I am keeping my Saanen pair, but also have Nigerian Dwarf goats now. It's amazing how much milk a Nigerian will give, and the butterfat is 6 to 10% so it should be easier to make butter. They are excellent mothers often having 4 or even 5 kids. To me they are a great duel purpose goat.


----------



## Patty0315 (Feb 1, 2004)

I raise saanens also we do have a lonely alpine in the mix. Handle correctly , fed correctly and kept healthy it does not taste like goat. Goat milk is best if used within 5 days to me anyways. I like the cheese and have never made butter.

I have had people try my milk and argue that I was tricking them that it was really cow milk. I have a new friend that is used to Togg milk and almost died trying Saanen milk it was so good.

Key is try the milk before you buy the breed.


Patty


----------



## mamajohnson (Nov 27, 2002)

One thing I know for sure about the difference, when my younger brother was 2-4 years old he was SO allergic to the store milk that he had ulcers all through his mouth/throat/etc... BUT when we went to my uncles farm, he would scarf down the raw/fresh milk with no ill effects... 
Now, fast forward many many years, my DS #3 was having similar ill effects from store milk at about the same age. I aquired some raw/fresh milk and put him on that, and he had NO problems with the raw milk, I pretty much didnt buy store milk after that.
My professional mom opion is this: that store stuff is NOT good for you!!!!
my kids now have fresh raw goats milk, mainly because our land will not support a cow. We have lots of acreage, but no grass, mostly brush/weeds.
The goats love it tho.
So, be sure you look into the pasture/feed issue as well. I would love to have a Jersey cow, I love to make butter, but can't do it on my land, so I buy butter and use my milk for cheese/milk/yogurt etc..


----------



## dezeeuwgoats (Jan 12, 2006)

There are several options available to you in Southern Arizona....I pm'ed you! Check out realmilk.com

Sincerely;
Niki


----------



## XCricketX (Jun 7, 2006)

I have made butter out of my goat's milk. Only difference is that it is a lighter color (white/transparant). It does take some doing... I'm not sure of the butter making difference between cow and goat as I've only made goat's butter so far.
There is no cheese like goat's cheese!!!!!! I have tried sheep cheese as well... which is pretty good too.

My children both have been diagnosed with Autism, which is why we went with goat milk. We have reactions to the "Casein" in cow's milk... and it will not go away with "raw" cow's milk, although the reactions are less. Something about the store bought is JUST PLAIN BAD!

Goat's milk is easier to digest for anyone with the "leaky gut syndrome", and I've also heard of a local person here with esophagus cancer, that has really benefited from the goat's milk.

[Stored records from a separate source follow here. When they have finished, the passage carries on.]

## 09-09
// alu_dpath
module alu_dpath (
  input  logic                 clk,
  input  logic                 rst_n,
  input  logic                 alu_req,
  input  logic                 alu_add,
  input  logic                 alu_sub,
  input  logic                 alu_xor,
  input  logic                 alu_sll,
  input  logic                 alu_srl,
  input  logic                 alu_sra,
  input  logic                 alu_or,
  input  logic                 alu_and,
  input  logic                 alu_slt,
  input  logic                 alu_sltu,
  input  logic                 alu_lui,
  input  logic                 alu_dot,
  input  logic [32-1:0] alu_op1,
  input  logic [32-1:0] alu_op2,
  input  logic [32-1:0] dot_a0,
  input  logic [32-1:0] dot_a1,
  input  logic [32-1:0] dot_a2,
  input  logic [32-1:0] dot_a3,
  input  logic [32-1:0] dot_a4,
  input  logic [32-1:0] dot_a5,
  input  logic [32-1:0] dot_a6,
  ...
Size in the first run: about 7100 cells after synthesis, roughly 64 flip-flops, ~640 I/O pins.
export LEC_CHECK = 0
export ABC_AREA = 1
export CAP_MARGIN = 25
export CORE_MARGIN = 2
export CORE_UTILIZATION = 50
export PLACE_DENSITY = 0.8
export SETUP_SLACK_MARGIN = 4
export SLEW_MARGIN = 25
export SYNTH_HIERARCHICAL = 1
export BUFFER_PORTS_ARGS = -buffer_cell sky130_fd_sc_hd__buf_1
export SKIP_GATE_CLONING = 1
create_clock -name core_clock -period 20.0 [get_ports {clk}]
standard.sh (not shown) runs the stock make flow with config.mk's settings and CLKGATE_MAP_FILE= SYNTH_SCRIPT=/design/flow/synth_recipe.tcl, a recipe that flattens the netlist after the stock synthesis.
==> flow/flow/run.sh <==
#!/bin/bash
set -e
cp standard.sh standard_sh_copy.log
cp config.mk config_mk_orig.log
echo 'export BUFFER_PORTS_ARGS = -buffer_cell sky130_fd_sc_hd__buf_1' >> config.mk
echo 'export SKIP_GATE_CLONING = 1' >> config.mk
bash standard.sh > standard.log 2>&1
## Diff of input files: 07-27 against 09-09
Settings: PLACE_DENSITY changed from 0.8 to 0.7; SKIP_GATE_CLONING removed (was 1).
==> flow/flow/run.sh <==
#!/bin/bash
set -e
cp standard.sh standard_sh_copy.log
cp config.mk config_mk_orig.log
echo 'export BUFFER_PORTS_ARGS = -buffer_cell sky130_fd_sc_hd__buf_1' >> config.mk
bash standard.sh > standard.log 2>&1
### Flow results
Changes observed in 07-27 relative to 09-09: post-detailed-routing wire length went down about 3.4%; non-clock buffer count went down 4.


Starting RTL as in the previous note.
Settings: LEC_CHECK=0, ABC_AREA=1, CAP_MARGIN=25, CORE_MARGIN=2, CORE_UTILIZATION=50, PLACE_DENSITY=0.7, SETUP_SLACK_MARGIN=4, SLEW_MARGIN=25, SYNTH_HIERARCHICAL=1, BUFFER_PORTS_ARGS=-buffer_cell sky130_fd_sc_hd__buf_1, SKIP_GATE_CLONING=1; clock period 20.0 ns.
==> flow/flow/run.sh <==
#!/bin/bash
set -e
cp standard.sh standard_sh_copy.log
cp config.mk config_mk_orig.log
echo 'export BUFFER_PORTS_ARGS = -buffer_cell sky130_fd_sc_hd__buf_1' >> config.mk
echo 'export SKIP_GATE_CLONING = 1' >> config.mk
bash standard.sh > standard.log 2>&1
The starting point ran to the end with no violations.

I have 1 Alpine/Nubian goat, and 1 Alpine/Saanen goat that is milking. The Alpine/Nubian has a slightly richer milk, but both of them have great tasting milk. There is NO "goaty" taste... I think the "goaty" taste that you hear about is from "pasteurized" goat's milk from the store. 
My goat's eat a LOT of brush on our land. I do supplement with mineral crumble and a goat feed, but it's not much compared to the brush they eat. They often snub my feed if they have brush to still clear! LOL!!!

To me... store bought cow's milk just tastes watery, our raw goat's milk is... well I wouldn't say creamier, although it IS creamier, but not so much that you feel like you are drinking a milkshake or anything. It is just a whole lot nicer! It makes you feel human!!

Hope that helps!

Cricket


----------